Retirez 95 microlitres de snat et remettez en suspension les cellules dans les cinq microlitres restants. Injectez la suspension cellulaire dans la cavité péritonéale d’un poisson-zèbre syngénique adulte de plus de 60 jours à l’aide d’une micro-seringue de calibre 26 et demi. Les poissons-zèbres n’ont pas besoin d’être anesthésiés avant la transplantation.
Transplantez 45 poissons avec 10 cellules de leucémie, 20 poissons avec 100 cellules, sept poissons avec 1000 cellules et cinq poissons avec 10 000 cellules TALL environ 28 jours après la transplantation. Examen du poisson zèbre récepteur à l’aide d’un microscope à épifluorescence à l’aide d’un filtre d’émission de 4 85 20 de longueur d’onde d’excitation et de 5 30 25. Pour détecter la fluorescence GFP.
Noter le nombre de poissons positifs par rapport au nombre total de poissons injectés. Réexaminez le poisson tous les 14 jours pour un maximum de 90 et notez le nombre de poissons positifs. Lorsqu’un poisson positif à une tumeur devient plus abondant.
Sacrifiez l’animal par surdosage de trica US, entrez les résultats dans un tableau et téléchargez les données dans le logiciel d’analyse de dilution limite extrême basé sur le Web pour déterminer la fréquence des cellules leucémiques auto-renouvelées dans le TALL primaire CG les embryons de la souche ont été injectés avec RAG deux cmic et RAG deux larves GFP ont été dépistées pour le TALL primaire Après 28 jours conformément aux travaux précédents, environ 5 % des poissons injectés ont des lymphocytes T positifs à la GFP dans leur thymus, et 100 % de ces poissons développeront une leucémie. Ici, des cellules TALL marquées par fluorescence ont été triées à partir d’animaux malades âgés de 65 jours et utilisées dans l’essai de transplantation de cellules à dilution limite. Tout d’abord, une démarche a été dessinée pour sélectionner des cellules uniques.

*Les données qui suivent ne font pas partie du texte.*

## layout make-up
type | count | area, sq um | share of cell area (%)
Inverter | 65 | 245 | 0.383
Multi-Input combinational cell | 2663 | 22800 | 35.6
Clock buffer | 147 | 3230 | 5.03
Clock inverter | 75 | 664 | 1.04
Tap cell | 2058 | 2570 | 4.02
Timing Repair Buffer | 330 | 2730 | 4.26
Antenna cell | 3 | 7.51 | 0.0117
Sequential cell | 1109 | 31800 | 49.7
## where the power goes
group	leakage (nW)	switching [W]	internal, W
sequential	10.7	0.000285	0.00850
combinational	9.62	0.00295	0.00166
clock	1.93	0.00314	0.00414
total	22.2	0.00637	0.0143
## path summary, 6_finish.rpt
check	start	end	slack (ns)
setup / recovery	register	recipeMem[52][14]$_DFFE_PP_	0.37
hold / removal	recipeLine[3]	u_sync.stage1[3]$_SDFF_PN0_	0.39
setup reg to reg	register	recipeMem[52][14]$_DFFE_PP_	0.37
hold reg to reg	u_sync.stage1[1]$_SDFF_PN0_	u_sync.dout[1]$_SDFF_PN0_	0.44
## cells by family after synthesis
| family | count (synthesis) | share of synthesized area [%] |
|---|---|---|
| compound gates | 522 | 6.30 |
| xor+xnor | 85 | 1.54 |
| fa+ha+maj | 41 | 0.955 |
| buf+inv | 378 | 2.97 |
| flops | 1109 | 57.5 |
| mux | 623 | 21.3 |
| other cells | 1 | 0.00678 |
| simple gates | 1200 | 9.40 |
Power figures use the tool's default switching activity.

Ensuite, des cellules négatives à l’iodure de propidium ont été sélectionnées. Et enfin, une démarche a été dessinée pour sélectionner uniquement les cellules leucémiques positives à la GFP pour le tri. Dans cet exemple de poisson transplanté TALL au jour 28, les tumeurs à un stade précoce ont été observées comme une zone de cellules positives à la GFP près du site d’injection.
Bien que certains TLS aient été plus avancés, s’étant élargis pour remplir la cavité péritonéale pour ces expériences, plus de 220 animaux ont été transplantés, ce qui peut être facilement accompli par une seule personne en quelques heures. L’analyse des données à l’aide du logiciel elda a montré qu’en moyenne, une cellule T sur 135 était composée de cellules leucémiques se propageant d’elles-mêmes. Après avoir regardé cette vidéo, vous devriez avoir une bonne compréhension de la façon de transplanter des cellules tumorales à limiter la dilution dans la cavité péritonéale du poisson-zèbre syngénétique, et comment utiliser les données résultantes pour déterminer la fréquence de propagation des cellules tumorales au sein d’une tumeur donnée.

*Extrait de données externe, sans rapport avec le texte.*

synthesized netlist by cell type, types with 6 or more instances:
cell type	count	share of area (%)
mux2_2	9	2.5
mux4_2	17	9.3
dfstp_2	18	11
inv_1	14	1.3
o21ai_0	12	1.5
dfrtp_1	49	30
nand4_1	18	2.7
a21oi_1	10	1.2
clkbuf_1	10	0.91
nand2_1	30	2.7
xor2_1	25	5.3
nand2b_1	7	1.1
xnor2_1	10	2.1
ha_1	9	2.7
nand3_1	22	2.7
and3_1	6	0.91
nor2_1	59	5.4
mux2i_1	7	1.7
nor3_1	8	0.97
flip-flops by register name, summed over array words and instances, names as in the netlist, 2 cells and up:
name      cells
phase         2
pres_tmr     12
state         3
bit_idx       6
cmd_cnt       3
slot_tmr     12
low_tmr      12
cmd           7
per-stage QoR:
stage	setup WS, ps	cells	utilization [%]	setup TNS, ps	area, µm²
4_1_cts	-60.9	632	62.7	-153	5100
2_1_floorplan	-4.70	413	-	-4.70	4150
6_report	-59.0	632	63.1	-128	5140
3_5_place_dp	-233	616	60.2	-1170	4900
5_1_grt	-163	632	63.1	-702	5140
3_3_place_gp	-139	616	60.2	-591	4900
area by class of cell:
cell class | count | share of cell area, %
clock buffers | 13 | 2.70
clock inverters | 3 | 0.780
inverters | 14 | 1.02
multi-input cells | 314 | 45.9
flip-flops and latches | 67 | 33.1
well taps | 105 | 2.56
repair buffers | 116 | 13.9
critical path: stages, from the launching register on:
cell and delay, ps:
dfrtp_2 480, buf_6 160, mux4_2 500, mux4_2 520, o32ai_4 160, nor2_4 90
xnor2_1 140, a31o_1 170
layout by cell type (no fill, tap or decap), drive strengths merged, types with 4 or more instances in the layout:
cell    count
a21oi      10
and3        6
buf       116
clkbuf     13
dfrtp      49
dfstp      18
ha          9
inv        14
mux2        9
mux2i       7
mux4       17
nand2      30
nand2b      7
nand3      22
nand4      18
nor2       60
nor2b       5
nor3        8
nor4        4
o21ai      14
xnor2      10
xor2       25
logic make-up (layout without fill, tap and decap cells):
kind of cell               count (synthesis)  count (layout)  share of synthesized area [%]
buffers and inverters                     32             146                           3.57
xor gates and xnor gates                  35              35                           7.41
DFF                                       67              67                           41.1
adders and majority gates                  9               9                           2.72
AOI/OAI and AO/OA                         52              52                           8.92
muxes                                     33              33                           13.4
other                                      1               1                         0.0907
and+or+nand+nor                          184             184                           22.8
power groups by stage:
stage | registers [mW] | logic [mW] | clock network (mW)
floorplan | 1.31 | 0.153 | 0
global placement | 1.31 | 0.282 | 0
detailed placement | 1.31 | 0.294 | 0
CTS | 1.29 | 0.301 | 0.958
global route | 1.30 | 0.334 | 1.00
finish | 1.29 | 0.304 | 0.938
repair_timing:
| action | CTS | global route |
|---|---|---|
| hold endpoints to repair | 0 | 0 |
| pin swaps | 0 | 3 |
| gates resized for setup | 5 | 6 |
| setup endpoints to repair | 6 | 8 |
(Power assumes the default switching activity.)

D’autres études utilisant des animaux génétiquement modifiés pourraient aider à identifier les mécanismes régissant l’auto-renouvellement de ces cellules propagatrices de tumeurs.

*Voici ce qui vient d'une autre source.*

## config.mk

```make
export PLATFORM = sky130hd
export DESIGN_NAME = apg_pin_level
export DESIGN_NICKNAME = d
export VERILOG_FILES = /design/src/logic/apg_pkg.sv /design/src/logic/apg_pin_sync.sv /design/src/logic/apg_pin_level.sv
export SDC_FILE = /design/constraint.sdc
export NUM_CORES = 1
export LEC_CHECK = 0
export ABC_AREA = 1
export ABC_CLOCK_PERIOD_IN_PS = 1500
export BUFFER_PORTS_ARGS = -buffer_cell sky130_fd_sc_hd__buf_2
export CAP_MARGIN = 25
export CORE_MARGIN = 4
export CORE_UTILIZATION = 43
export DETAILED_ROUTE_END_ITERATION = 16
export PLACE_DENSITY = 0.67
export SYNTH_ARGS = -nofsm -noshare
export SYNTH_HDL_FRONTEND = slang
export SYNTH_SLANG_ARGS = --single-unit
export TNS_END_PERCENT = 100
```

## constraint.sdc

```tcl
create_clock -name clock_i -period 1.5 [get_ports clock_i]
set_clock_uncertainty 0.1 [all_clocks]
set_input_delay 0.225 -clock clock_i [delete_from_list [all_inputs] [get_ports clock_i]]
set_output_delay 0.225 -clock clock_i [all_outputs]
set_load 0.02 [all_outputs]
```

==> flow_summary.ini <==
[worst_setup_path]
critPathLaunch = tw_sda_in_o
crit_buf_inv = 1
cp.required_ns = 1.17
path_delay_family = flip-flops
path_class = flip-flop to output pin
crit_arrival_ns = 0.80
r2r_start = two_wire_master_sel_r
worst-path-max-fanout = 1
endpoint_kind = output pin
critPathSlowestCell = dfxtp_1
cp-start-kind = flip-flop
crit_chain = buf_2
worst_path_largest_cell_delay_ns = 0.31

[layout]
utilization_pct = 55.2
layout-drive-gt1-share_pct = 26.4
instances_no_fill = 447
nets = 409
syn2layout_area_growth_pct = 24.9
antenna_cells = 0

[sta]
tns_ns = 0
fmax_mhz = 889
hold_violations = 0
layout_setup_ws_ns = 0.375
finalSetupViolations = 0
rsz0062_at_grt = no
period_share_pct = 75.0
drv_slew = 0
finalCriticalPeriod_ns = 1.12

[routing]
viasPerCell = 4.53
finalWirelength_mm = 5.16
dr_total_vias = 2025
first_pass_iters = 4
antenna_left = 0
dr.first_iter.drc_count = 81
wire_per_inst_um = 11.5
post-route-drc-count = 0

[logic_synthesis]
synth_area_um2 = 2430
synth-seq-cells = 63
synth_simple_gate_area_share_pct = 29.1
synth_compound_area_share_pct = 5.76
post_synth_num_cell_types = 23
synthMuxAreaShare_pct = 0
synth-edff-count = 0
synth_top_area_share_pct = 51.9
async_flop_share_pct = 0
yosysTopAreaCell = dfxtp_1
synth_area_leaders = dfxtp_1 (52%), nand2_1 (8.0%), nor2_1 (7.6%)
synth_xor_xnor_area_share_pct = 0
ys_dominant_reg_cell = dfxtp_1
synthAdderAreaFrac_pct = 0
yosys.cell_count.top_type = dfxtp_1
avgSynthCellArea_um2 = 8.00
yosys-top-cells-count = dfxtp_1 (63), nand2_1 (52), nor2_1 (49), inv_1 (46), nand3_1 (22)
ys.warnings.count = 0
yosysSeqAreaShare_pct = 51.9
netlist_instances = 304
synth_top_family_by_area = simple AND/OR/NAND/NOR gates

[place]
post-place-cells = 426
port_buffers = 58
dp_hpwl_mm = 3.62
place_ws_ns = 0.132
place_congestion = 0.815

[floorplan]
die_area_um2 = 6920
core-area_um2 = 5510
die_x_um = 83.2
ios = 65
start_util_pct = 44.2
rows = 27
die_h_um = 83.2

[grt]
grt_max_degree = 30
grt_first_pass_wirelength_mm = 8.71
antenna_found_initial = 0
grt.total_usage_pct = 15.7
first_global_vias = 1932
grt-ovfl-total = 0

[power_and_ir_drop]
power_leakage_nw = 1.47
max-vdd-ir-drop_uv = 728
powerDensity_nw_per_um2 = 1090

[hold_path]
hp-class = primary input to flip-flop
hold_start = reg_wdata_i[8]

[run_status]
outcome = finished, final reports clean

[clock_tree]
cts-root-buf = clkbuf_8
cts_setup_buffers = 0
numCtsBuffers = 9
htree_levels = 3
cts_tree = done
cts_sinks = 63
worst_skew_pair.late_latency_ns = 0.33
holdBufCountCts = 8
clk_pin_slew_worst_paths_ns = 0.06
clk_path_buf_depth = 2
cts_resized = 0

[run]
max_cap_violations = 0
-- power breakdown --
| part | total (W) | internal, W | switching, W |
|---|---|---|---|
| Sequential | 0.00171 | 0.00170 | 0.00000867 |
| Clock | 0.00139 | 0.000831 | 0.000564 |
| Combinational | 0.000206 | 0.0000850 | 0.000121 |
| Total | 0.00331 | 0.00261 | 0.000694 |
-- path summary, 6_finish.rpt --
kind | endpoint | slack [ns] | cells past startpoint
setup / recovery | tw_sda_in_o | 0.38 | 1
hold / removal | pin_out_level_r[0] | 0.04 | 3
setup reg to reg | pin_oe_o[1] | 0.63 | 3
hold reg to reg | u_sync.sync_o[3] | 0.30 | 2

Cet article décrit un protocole pour la réalisation d'essais de transplantation cellulaire par dilution limitante chez le poisson zèbre syngénique afin d'étudier les cellules propagent les tumeurs dans la leucémie. La méthode implique la génération de poissons zèbre fluorescents et l'isolement de cellules leucémiques pour la transplantation chez des poissons zèbre adultes.